- **Task to carry out**: Retrieve every line from the records in which the word "xfer" occurs.

Excerpts from a dataset
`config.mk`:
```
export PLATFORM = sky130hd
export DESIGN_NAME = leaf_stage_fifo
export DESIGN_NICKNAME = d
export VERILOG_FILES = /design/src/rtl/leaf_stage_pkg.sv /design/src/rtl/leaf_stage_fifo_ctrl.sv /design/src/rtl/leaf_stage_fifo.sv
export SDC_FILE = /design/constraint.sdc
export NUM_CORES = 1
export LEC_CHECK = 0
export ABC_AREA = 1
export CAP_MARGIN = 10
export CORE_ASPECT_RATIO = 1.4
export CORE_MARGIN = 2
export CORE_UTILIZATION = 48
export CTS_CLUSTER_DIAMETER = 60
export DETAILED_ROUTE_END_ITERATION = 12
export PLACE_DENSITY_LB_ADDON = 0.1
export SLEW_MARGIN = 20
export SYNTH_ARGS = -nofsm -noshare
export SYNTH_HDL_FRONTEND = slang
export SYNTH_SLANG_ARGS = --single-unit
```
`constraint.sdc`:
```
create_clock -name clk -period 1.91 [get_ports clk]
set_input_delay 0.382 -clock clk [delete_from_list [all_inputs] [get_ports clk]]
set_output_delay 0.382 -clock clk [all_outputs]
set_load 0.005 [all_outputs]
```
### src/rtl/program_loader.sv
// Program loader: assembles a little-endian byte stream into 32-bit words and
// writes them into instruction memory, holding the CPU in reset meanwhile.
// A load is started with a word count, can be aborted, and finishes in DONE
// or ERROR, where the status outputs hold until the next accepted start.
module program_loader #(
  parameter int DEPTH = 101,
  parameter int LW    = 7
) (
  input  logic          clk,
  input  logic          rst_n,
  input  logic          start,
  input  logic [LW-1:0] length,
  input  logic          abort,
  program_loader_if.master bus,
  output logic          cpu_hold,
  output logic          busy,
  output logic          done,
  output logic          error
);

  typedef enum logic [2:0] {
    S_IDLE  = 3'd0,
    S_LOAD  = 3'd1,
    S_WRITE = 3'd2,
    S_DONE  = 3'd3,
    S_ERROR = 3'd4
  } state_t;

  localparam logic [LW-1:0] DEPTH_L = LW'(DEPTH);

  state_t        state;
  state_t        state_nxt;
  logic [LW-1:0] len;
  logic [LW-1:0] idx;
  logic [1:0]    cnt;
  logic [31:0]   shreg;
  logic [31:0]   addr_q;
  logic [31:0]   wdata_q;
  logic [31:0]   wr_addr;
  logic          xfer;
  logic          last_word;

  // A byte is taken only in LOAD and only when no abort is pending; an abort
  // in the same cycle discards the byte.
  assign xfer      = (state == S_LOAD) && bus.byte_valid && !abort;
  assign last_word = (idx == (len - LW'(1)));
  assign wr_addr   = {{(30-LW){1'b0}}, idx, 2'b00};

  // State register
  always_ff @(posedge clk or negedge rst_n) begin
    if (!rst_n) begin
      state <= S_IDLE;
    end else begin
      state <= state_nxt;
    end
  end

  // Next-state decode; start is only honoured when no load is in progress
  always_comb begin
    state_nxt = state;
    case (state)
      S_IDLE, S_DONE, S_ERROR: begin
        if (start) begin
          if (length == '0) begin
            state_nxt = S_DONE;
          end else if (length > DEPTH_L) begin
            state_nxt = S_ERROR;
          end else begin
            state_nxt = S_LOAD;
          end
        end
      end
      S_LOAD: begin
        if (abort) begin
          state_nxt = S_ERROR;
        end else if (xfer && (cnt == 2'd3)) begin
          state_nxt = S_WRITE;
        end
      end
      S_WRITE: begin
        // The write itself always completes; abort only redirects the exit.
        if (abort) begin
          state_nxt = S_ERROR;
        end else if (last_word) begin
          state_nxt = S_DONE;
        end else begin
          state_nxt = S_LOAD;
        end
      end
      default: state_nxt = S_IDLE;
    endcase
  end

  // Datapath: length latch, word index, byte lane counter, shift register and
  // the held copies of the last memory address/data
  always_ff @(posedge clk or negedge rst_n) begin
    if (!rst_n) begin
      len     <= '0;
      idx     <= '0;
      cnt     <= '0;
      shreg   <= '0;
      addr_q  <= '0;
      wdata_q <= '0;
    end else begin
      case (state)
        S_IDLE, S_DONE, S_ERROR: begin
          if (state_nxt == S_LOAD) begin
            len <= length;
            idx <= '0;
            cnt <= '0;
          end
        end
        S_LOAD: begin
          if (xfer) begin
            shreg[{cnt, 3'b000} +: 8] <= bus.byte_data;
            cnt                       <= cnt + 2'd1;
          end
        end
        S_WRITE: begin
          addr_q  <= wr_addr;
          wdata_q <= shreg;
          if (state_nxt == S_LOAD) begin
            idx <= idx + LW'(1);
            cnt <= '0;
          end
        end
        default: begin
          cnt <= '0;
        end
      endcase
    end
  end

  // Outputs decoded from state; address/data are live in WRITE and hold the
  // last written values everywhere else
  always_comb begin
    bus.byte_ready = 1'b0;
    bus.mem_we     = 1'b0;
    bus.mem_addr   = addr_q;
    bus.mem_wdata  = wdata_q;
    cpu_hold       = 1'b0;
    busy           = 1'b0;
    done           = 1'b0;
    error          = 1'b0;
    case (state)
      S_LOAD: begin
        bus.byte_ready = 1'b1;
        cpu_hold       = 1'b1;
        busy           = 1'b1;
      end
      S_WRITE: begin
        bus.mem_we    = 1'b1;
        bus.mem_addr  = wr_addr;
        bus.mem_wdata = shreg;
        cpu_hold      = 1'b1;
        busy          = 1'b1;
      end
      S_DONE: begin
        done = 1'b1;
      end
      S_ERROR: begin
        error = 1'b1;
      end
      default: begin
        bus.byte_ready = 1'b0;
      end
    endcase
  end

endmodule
...
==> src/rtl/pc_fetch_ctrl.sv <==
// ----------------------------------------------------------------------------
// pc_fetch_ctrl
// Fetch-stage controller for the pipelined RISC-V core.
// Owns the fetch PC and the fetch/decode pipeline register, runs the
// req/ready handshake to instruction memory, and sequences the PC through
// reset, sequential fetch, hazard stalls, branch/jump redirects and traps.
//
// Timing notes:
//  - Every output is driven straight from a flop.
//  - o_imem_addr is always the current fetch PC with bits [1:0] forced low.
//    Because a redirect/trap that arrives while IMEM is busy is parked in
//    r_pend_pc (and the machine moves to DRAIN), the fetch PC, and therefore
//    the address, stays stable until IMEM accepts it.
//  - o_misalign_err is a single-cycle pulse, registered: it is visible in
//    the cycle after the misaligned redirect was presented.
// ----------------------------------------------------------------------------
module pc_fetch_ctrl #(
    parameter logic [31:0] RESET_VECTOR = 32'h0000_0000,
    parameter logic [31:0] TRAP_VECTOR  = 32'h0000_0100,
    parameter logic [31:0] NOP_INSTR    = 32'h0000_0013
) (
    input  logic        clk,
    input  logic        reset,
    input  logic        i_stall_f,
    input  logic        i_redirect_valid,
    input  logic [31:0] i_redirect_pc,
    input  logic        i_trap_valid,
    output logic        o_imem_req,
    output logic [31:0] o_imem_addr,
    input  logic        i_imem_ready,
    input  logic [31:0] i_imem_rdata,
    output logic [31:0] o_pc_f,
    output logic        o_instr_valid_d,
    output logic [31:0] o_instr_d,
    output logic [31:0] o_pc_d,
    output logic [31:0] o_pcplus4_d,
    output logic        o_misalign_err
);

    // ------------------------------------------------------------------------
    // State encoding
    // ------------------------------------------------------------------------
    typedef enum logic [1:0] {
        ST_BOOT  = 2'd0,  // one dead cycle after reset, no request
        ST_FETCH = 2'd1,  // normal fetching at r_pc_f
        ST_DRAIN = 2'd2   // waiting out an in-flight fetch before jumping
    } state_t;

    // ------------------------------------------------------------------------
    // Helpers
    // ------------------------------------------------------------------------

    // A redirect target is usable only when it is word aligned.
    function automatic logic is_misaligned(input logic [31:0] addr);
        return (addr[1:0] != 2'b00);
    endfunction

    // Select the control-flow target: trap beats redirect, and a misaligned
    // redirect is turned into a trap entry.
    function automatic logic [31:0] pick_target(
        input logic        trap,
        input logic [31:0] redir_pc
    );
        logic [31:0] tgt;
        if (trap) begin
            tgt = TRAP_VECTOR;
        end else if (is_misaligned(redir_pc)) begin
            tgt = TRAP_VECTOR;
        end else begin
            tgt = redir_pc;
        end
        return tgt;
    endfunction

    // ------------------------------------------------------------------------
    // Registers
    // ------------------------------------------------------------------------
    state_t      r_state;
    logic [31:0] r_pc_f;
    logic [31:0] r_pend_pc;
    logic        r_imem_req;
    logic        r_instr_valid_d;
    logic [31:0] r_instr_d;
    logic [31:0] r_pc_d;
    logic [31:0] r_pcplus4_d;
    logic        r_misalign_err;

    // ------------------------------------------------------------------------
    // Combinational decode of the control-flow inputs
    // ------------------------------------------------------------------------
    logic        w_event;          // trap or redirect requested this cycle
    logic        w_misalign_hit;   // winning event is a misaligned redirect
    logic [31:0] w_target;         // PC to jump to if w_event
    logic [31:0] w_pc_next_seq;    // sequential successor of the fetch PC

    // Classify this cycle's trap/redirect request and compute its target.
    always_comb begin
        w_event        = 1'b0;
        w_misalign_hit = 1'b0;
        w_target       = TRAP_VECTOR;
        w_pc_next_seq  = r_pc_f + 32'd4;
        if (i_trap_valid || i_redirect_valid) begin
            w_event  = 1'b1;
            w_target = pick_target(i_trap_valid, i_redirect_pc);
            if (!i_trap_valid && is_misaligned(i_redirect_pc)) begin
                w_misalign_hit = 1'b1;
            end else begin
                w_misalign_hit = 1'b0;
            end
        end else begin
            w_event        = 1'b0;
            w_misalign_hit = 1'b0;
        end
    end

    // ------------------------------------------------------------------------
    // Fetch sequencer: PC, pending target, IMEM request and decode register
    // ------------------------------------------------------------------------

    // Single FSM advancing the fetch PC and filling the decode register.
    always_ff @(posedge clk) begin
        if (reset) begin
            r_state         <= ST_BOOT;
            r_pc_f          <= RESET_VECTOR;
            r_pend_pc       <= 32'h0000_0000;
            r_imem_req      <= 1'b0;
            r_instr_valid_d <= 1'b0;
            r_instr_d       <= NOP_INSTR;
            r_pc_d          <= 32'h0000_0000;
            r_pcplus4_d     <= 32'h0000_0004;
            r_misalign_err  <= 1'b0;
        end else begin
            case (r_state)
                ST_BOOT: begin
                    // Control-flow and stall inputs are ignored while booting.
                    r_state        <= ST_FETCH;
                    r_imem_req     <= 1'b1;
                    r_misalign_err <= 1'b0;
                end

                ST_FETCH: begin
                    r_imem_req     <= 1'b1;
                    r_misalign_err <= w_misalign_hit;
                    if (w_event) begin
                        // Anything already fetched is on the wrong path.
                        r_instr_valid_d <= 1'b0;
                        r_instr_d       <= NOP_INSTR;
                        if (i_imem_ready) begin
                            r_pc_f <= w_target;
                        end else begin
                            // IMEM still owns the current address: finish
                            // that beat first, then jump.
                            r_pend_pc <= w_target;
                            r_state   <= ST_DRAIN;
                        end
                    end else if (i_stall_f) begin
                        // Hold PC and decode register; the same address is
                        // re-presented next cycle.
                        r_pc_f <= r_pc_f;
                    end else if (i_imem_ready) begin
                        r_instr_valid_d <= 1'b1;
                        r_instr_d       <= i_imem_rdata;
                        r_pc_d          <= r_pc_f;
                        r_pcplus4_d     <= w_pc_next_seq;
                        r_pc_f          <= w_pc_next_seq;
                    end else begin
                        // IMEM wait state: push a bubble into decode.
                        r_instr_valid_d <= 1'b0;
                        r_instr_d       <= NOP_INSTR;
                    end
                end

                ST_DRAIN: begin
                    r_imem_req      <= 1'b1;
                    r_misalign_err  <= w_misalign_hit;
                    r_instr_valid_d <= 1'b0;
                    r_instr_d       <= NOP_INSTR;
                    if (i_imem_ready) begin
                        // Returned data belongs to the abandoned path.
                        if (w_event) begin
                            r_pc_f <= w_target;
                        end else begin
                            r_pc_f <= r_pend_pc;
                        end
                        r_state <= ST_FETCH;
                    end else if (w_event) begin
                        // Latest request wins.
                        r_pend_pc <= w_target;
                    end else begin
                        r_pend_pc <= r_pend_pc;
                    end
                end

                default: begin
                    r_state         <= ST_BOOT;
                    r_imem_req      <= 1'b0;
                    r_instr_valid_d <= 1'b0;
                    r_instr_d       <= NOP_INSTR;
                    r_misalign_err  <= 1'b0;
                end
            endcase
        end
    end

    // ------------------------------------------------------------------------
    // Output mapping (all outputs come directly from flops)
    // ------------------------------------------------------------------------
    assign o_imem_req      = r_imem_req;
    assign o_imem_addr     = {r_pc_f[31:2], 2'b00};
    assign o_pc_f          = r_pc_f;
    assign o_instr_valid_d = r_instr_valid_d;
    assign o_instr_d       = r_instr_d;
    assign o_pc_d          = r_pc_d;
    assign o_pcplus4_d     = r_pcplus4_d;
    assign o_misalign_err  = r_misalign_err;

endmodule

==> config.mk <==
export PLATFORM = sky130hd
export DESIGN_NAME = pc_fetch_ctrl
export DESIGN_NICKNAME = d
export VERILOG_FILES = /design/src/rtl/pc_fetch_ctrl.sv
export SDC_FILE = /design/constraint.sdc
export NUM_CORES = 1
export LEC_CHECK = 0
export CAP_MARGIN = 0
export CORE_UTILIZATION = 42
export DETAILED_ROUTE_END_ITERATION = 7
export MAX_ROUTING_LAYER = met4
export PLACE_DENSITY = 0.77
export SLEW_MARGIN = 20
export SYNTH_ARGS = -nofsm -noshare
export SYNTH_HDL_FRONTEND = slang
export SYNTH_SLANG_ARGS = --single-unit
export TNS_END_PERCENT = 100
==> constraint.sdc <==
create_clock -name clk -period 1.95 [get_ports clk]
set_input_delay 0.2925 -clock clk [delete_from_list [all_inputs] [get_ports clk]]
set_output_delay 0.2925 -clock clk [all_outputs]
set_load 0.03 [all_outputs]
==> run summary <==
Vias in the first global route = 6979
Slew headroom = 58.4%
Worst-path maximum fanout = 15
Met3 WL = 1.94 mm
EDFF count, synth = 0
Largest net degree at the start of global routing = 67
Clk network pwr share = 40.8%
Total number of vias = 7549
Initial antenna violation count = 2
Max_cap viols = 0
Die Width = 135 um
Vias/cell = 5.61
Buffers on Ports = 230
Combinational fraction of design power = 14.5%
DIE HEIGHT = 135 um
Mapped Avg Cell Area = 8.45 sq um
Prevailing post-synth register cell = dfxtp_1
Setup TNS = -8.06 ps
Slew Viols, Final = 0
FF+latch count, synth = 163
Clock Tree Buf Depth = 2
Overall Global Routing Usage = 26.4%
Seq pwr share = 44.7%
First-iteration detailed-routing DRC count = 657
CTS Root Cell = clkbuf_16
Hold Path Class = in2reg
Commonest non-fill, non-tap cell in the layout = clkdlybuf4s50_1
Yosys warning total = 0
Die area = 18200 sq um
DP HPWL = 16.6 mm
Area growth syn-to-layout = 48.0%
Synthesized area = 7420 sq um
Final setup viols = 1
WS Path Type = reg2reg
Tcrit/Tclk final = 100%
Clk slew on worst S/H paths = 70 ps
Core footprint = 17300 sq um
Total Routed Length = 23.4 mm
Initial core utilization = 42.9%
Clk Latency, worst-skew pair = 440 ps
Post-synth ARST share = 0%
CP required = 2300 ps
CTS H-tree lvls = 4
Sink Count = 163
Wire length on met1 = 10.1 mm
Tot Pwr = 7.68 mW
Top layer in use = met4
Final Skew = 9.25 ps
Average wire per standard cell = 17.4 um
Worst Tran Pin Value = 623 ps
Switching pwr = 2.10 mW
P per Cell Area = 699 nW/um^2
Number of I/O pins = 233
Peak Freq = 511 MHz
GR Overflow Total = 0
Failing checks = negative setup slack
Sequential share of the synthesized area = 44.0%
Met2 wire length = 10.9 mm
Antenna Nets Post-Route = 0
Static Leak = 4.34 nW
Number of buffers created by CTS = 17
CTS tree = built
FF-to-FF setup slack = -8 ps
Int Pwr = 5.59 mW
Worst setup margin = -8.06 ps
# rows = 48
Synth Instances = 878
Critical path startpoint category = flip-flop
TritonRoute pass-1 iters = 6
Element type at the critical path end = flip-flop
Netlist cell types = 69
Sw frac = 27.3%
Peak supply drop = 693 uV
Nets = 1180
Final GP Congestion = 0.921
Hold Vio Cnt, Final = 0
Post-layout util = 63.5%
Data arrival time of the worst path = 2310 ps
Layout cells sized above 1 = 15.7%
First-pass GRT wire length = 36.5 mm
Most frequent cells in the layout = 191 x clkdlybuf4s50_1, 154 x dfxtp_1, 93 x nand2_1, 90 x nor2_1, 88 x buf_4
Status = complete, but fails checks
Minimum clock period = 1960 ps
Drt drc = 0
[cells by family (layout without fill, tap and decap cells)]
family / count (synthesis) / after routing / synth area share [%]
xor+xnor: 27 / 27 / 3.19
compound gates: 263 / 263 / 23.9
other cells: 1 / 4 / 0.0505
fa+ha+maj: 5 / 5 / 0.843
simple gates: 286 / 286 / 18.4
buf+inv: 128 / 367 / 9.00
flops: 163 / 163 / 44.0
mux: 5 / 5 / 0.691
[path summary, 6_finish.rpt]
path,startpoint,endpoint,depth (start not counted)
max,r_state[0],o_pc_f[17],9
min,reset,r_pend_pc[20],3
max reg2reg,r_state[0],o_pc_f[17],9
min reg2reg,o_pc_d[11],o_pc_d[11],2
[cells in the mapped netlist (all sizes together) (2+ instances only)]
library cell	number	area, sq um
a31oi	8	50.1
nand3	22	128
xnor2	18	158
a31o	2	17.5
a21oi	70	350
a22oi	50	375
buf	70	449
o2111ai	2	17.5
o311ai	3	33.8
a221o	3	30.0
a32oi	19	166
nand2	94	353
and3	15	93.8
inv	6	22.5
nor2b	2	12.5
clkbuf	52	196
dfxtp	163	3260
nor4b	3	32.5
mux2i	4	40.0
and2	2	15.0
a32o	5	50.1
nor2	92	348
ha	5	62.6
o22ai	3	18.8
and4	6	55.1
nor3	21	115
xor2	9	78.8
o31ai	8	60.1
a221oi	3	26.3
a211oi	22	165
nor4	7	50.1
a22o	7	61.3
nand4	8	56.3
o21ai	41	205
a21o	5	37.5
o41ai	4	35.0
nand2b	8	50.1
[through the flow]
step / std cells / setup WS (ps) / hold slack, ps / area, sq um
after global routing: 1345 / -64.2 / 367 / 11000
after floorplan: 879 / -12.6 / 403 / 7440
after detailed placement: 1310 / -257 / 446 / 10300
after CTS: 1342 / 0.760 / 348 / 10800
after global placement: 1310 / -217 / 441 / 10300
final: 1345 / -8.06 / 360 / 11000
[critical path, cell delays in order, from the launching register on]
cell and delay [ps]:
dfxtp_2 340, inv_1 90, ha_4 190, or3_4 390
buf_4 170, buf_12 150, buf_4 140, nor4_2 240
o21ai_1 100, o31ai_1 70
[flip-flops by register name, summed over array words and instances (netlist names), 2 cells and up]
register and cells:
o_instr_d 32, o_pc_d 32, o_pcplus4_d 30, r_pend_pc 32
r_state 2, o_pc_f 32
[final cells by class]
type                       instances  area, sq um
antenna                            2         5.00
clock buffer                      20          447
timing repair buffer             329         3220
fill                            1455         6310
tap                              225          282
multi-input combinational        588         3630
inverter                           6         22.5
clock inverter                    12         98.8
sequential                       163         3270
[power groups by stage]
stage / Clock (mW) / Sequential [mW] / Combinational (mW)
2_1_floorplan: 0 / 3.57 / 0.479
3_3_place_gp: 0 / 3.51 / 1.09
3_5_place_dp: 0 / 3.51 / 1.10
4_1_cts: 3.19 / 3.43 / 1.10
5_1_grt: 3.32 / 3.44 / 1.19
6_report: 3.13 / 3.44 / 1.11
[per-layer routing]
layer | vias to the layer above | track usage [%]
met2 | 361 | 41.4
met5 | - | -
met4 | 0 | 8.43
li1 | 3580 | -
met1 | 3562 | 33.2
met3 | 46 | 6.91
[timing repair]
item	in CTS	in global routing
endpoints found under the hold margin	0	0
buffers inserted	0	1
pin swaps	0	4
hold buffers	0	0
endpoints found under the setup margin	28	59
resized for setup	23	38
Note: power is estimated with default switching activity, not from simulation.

- **Answer to this task**:
  logic          xfer;
  assign xfer      = (state == S_LOAD) && bus.byte_valid && !abort;
        end else if (xfer && (cnt == 2'd3)) begin
          if (xfer) begin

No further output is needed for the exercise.